Ch3: Polls and Predictions( classification or regression?)
On the edge of her seat, Amma watches the election results unfold on TV, her eyes flickering with anticipation. In their cozy living room, the tension is palpable. Next to her, Meenu tries to catch up on some work, but her mother's excitement is contagious.
"Meenu, are you following the AP elections? I'm very nervous and excited to see who will become the chief minister this term," Amma exclaims, her voice a mix of anxiety and thrill.
"Yes, Amma, I've been following. It seems to be a tight race between the two parties," replies Meenu, glancing at the television screen that flashes vibrant graphs and numbers.
"If only we had a machine learning model that could predict which party will win and how many seats each will secure based on previous data. It would be supervised learning, right?" Amma muses, her newly acquired tech jargon making Meenu smile.

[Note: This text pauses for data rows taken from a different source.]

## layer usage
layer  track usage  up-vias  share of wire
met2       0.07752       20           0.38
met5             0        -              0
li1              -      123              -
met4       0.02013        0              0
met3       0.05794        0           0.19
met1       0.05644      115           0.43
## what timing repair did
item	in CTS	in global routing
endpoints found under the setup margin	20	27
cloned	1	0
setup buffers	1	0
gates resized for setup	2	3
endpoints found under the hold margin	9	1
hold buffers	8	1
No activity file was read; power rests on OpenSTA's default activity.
### config.mk
export PLATFORM = sky130hd
export DESIGN_NAME = msfsp_core
export DESIGN_NICKNAME = d
export VERILOG_FILES = /design/src/sv/msfsp_pkg.sv /design/src/sv/msfsp_core.sv
export VERILOG_INCLUDE_DIRS = /design/src /design/src/sv
export SDC_FILE = /design/constraint.sdc
export NUM_CORES = 1
export LEC_CHECK = 0
export BUFFER_PORTS_ARGS = -buffer_cell sky130_fd_sc_hd__buf_2
export CORE_MARGIN = 1
export CORE_UTILIZATION = 40
export CTS_CLUSTER_SIZE = 8
export DETAILED_ROUTE_END_ITERATION = 8
export PLACE_DENSITY = 0.63
export SETUP_SLACK_MARGIN = 0.02
export SKIP_CTS_REPAIR_TIMING = 1
export SLEW_MARGIN = 15
export SYNTH_ARGS = -nofsm -noshare
export SYNTH_HDL_FRONTEND = slang
export SYNTH_SLANG_ARGS = --single-unit
### constraint.sdc
create_clock -name aclk -period 3.9 [get_ports aclk]
set_input_delay 0 -clock aclk [delete_from_list [all_inputs] [get_ports aclk]]
set_output_delay 0 -clock aclk [all_outputs]
set_load 0.01 [all_outputs]
$ cat src/rtl/hwt_pkg.sv
// shared types and codes for the hashed timer wheel
`default_nettype none

package hwt_pkg;

  // fixed field widths
  localparam int OP_W     = 2;
  localparam int DELAY_W  = 6;
  localparam int HANDLE_W = 5;
  localparam int STATUS_W = 3;

  // number of distinct delay codes
  localparam int DELAY_RANGE = 1 << DELAY_W;

  // operation codes
  localparam logic [OP_W-1:0] OP_ADD  = 2'd0;
  localparam logic [OP_W-1:0] OP_STOP = 2'd1;
  localparam logic [OP_W-1:0] OP_TICK = 2'd2;

  // result status codes
  localparam logic [STATUS_W-1:0] ST_ADDED     = 3'd0;
  localparam logic [STATUS_W-1:0] ST_FULL      = 3'd1;
  localparam logic [STATUS_W-1:0] ST_STOPPED   = 3'd2;
  localparam logic [STATUS_W-1:0] ST_NOT_ARMED = 3'd3;
  localparam logic [STATUS_W-1:0] ST_EXPIRED   = 3'd4;
  localparam logic [STATUS_W-1:0] ST_NO_EXPIRY = 3'd5;

  // sequencer states
  typedef enum logic [1:0] {
    S_IDLE,
    S_EXEC,
    S_DRAIN
  } state_t;

  // per-cycle command broadcast to every timer cell
  typedef struct packed {
    logic add_en;
    logic stop_en;
    logic tick_en;
    logic emit_en;
    logic rep;
  } cell_ctrl_t;

  // priority chain passed from one cell to the next
  typedef struct packed {
    logic free_seen;
    logic due_seen;
  } chain_t;

  // status reported by each cell to the sequencer
  typedef struct packed {
    logic claim;
    logic stop_hit;
    logic hit_now;
    logic due;
    logic due_pick;
    logic due_rest;
  } cell_stat_t;

endpackage

`default_nettype wire

$ cat src/rtl/hwt_cell.sv
// one timer cell: holds a single timer and passes the priority chain on
`default_nettype none

module hwt_cell #(
  parameter int WHEEL_SIZE = 64,
  parameter int IDX        = 0
) (
  input  wire logic                             clk,
  input  wire logic                             rst,
  input  wire hwt_pkg::cell_ctrl_t              ctrl,
  input  wire logic [hwt_pkg::HANDLE_W-1:0]     handle,
  input  wire logic [$clog2(WHEEL_SIZE)-1:0]    add_slot,
  input  wire logic [$clog2(WHEEL_SIZE)-1:0]    add_period,
  input  wire logic [$clog2(WHEEL_SIZE)-1:0]    pos,
  input  wire logic [$clog2(WHEEL_SIZE)-1:0]    pos_next,
  input  wire hwt_pkg::chain_t                  chain_in,
  output hwt_pkg::chain_t                       chain_out,
  output hwt_pkg::cell_stat_t                   stat
);

  localparam int SLOT_W = $clog2(WHEEL_SIZE);
  localparam bit ADDRESSABLE = IDX < (1 << hwt_pkg::HANDLE_W);

  logic              in_use;
  logic              due;
  logic [SLOT_W-1:0] slot;
  logic [SLOT_W-1:0] period;
  logic              repeats;

  logic              claim;
  logic              hit_now;
  logic              due_pick;
  logic              stop_hit;
  logic [SLOT_W:0]   rearm_sum;
  logic [SLOT_W-1:0] rearm_slot;

  // priority chain: lowest free cell and lowest due cell win
  assign claim               = !in_use && !chain_in.free_seen;
  assign due_pick            = due && !chain_in.due_seen;
  assign chain_out.free_seen = chain_in.free_seen || !in_use;
  assign chain_out.due_seen  = chain_in.due_seen || due;

  // match against the stop handle and the current wheel slot
  assign stop_hit = ADDRESSABLE && in_use && (handle == hwt_pkg::HANDLE_W'(IDX));
  assign hit_now  = in_use && (slot == pos);

  // re-arm slot: period past the position after the current one, modulo the wheel size
  assign rearm_sum  = {1'b0, pos_next} + {1'b0, period};
  assign rearm_slot = (rearm_sum >= (SLOT_W+1)'(WHEEL_SIZE)) ?
                      SLOT_W'(rearm_sum - (SLOT_W+1)'(WHEEL_SIZE)) : SLOT_W'(rearm_sum);

  assign stat.claim    = claim;
  assign stat.stop_hit = stop_hit;
  assign stat.hit_now  = hit_now;
  assign stat.due      = due;
  assign stat.due_pick = due_pick;
  assign stat.due_rest = due && chain_in.due_seen;

  // armed and pending flags
  always_ff @(posedge clk) begin
    if (rst) begin
      in_use <= 1'b0;
      due    <= 1'b0;
    end else begin
      if (ctrl.add_en && claim) begin
        in_use <= 1'b1;
      end
      if (ctrl.stop_en && stop_hit) begin
        in_use <= 1'b0;
      end
      if (ctrl.tick_en && hit_now) begin
        due <= 1'b1;
        if (!repeats) begin
          in_use <= 1'b0;
        end
      end
      if (ctrl.emit_en && due_pick) begin
        due <= 1'b0;
      end
    end
  end

  // timer payload, written on add and on re-arm
  always_ff @(posedge clk) begin
    if (ctrl.add_en && claim) begin
      slot    <= add_slot;
      period  <= add_period;
      repeats <= ctrl.rep;
    end else if (ctrl.tick_en && hit_now && repeats) begin
      slot <= rearm_slot;
    end
  end

endmodule

`default_nettype wire

$ cat src/rtl/hashed_timer_wheel.sv
// top level of the hashed timer wheel: sequencer, output register and cell row
// add or stop: command registered, result loaded in execute state once output is free
// tick: wheel advances, then one result per cycle while the output is free
// one result per expiry with last on the final one, or one no-expiry result if none fired
// the output register lets a new item in while the last result still waits
// reset (synchronous): all timers free, nothing pending, wheel position zero
`default_nettype none

module hashed_timer_wheel #(
  parameter int NUM_TIMERS = 32,
  parameter int WHEEL_SIZE = 64
) (
  input  wire logic                             clk,
  input  wire logic                             rst,
  input  wire logic                             in_valid,
  output logic                                  in_ready,
  input  wire logic [hwt_pkg::OP_W-1:0]         op,
  input  wire logic [hwt_pkg::DELAY_W-1:0]      delay,
  input  wire logic                             repeat_req,
  input  wire logic [hwt_pkg::HANDLE_W-1:0]     handle,
  output logic                                  out_valid,
  input  wire logic                             out_ready,
  output logic [hwt_pkg::STATUS_W-1:0]          status,
  output logic [hwt_pkg::HANDLE_W-1:0]          timer_id,
  output logic                                  last
);

  localparam int SLOT_W = $clog2(WHEEL_SIZE);

  hwt_pkg::state_t state, state_next;

  logic [hwt_pkg::OP_W-1:0]     cmd_op;
  logic [hwt_pkg::DELAY_W-1:0]  cmd_delay;
  logic                         cmd_rep;
  logic [hwt_pkg::HANDLE_W-1:0] cmd_handle;
  logic [SLOT_W-1:0]            pos;
  logic [SLOT_W-1:0]            pos_next;
  logic                         tick_none;

  logic [SLOT_W-1:0]            dmod_tab [hwt_pkg::DELAY_RANGE];
  logic [SLOT_W-1:0]            dmod;
  logic [SLOT_W:0]              add_sum;
  logic [SLOT_W-1:0]            add_slot;

  hwt_pkg::cell_ctrl_t          ctrl;
  hwt_pkg::chain_t              chain [NUM_TIMERS+1];
  hwt_pkg::cell_stat_t          stat  [NUM_TIMERS];

  logic [NUM_TIMERS-1:0]        claim_vec;
  logic [NUM_TIMERS-1:0]        pick_vec;
  logic [NUM_TIMERS-1:0]        due_vec;
  logic [NUM_TIMERS-1:0]        rest_vec;
  logic [NUM_TIMERS-1:0]        hit_vec;
  logic [NUM_TIMERS-1:0]        stop_vec;
  logic [hwt_pkg::HANDLE_W-1:0] claim_id;
  logic [hwt_pkg::HANDLE_W-1:0] pick_id;

  logic                         in_xfer;
  logic                         out_free;
  logic                         out_load;
  logic [hwt_pkg::STATUS_W-1:0] res_status;
  logic [hwt_pkg::HANDLE_W-1:0] res_id;
  logic                         res_last;

  assign in_xfer  = in_valid && in_ready;
  assign out_free = !out_valid || out_ready;

  // delay reduced modulo the wheel size, built at elaboration
  for (genvar g = 0; g < hwt_pkg::DELAY_RANGE; g++) begin : g_dmod
    assign dmod_tab[g] = SLOT_W'(g % WHEEL_SIZE);
  end

  assign dmod     = dmod_tab[cmd_delay];
  assign add_sum  = {1'b0, pos} + {1'b0, dmod};
  assign add_slot = (add_sum >= (SLOT_W+1)'(WHEEL_SIZE)) ?
                    SLOT_W'(add_sum - (SLOT_W+1)'(WHEEL_SIZE)) : SLOT_W'(add_sum);
  assign pos_next = (pos == SLOT_W'(WHEEL_SIZE - 1)) ? '0 : pos + SLOT_W'(1);

  // row of timer cells linked by the priority chain
  assign chain[0] = '0;
  for (genvar i = 0; i < NUM_TIMERS; i++) begin : g_cell
    hwt_cell #(
      .WHEEL_SIZE(WHEEL_SIZE),
      .IDX       (i)
    ) u_cell (
      .clk       (clk),
      .rst       (rst),
      .ctrl      (ctrl),
      .handle    (cmd_handle),
      .add_slot  (add_slot),
      .add_period(dmod),
      .pos       (pos),
      .pos_next  (pos_next),
      .chain_in  (chain[i]),
      .chain_out (chain[i+1]),
      .stat      (stat[i])
    );
    assign claim_vec[i] = stat[i].claim;
    assign pick_vec[i]  = stat[i].due_pick;
    assign due_vec[i]   = stat[i].due;
    assign rest_vec[i]  = stat[i].due_rest;
    assign hit_vec[i]   = stat[i].hit_now;
    assign stop_vec[i]  = stat[i].stop_hit;
  end

  // one-hot to handle encoders
  always_comb begin
    claim_id = '0;
    pick_id  = '0;
    for (int i = 0; i < NUM_TIMERS; i++) begin
      if (claim_vec[i]) begin
        claim_id = claim_id | hwt_pkg::HANDLE_W'(i);
      end
      if (pick_vec[i]) begin
        pick_id = pick_id | hwt_pkg::HANDLE_W'(i);
      end
    end
  end

  // state register
  always_ff @(posedge clk) begin
    if (rst) begin
      state <= hwt_pkg::S_IDLE;
    end else begin
      state <= state_next;
    end
  end

  // next state, cell commands and result selection
  always_comb begin
    state_next = state;
    ctrl       = '0;
    ctrl.rep   = cmd_rep;
    in_ready   = 1'b0;
    out_load   = 1'b0;
    res_status = hwt_pkg::ST_NO_EXPIRY;
    res_id     = '0;
    res_last   = 1'b1;
    unique case (state)
      hwt_pkg::S_IDLE: begin
        in_ready = 1'b1;
        if (in_valid && (op == hwt_pkg::OP_ADD || op == hwt_pkg::OP_STOP ||
                         op == hwt_pkg::OP_TICK)) begin
          state_next = hwt_pkg::S_EXEC;
        end
      end
      hwt_pkg::S_EXEC: begin
        unique case (cmd_op)
          hwt_pkg::OP_ADD: begin
            if (out_free) begin
              ctrl.add_en = 1'b1;
              out_load    = 1'b1;
              state_next  = hwt_pkg::S_IDLE;
              if (chain[NUM_TIMERS].free_seen) begin
                res_status = hwt_pkg::ST_ADDED;
                res_id     = claim_id;
              end else begin
                res_status = hwt_pkg::ST_FULL;
              end
            end
          end
          hwt_pkg::OP_STOP: begin
            if (out_free) begin
              ctrl.stop_en = 1'b1;
              out_load     = 1'b1;
              state_next   = hwt_pkg::S_IDLE;
              if (|stop_vec) begin
                res_status = hwt_pkg::ST_STOPPED;
                res_id     = cmd_handle;
              end else begin
                res_status = hwt_pkg::ST_NOT_ARMED;
              end
            end
          end
          hwt_pkg::OP_TICK: begin
            ctrl.tick_en = 1'b1;
            state_next   = hwt_pkg::S_DRAIN;
          end
          default: begin
            state_next = hwt_pkg::S_IDLE;
          end
        endcase
      end
      hwt_pkg::S_DRAIN: begin
        if (out_free) begin
          out_load = 1'b1;
          if (tick_none) begin
            state_next = hwt_pkg::S_IDLE;
          end else begin
            ctrl.emit_en = 1'b1;
            res_status   = hwt_pkg::ST_EXPIRED;
            res_id       = pick_id;
            res_last     = !(|rest_vec);
            if (!(|rest_vec)) begin
              state_next = hwt_pkg::S_IDLE;
            end
          end
        end
      end
      default: begin
        state_next = hwt_pkg::S_IDLE;
      end
    endcase
  end

  // command capture on input transfer
  always_ff @(posedge clk) begin
    if (in_xfer) begin
      cmd_op     <= op;
      cmd_delay  <= delay;
      cmd_rep    <= repeat_req;
      cmd_handle <= handle;
    end
  end

  // wheel position and empty-tick flag
  always_ff @(posedge clk) begin
    if (rst) begin
      pos <= '0;
    end else if (ctrl.tick_en) begin
      pos <= pos_next;
    end
  end

  always_ff @(posedge clk) begin
    if (ctrl.tick_en) begin
      tick_none <= !(|hit_vec);
    end
  end

  // output register
  always_ff @(posedge clk) begin
    if (rst) begin
      out_valid <= 1'b0;
    end else if (out_load) begin
      out_valid <= 1'b1;
    end else if (out_ready) begin
      out_valid <= 1'b0;
    end
  end

  always_ff @(posedge clk) begin
    if (out_load) begin
      status   <= res_status;
      timer_id <= res_id;
      last     <= res_last;
    end
  end

  // at most one cell claims a free handle or emits an expiry
  a_claim_onehot: assert property (@(posedge clk) disable iff (rst)
    $onehot0(claim_vec))
    else $error("more than one cell claims a free handle");

  a_pick_onehot: assert property (@(posedge clk) disable iff (rst)
    $onehot0(pick_vec))
    else $error("more than one pending expiry selected");

  // draining with expiries means some cell still has one pending
  a_drain_has_due: assert property (@(posedge clk) disable iff (rst)
    (state == hwt_pkg::S_DRAIN && !tick_none) |-> (|due_vec))
    else $error("drain with no pending expiry");

  // no expiry is left behind once the sequencer is idle
  a_idle_no_due: assert property (@(posedge clk) disable iff (rst)
    (state == hwt_pkg::S_IDLE) |-> !(|due_vec))
    else $error("pending expiry while idle");

  // a tick always advances the wheel by one slot
  a_tick_advance: assert property (@(posedge clk) disable iff (rst)
    ctrl.tick_en |=> (pos == $past(pos_next)))
    else $error("wheel position did not advance on tick");

endmodule

`default_nettype wire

"Wow, Mom, you've picked up on that pretty quickly! Yes, you're right, it is supervised learning. Predicting whether a party wins or not is a classification problem, and predicting the number of ministers from each party is a regression problem," Meenu explains, impressed by her mother’s grasp of the concepts.
Amma’s curiosity peaks. "What are classification and regression? Is there more to supervised learning?" she asks, eager to understand more.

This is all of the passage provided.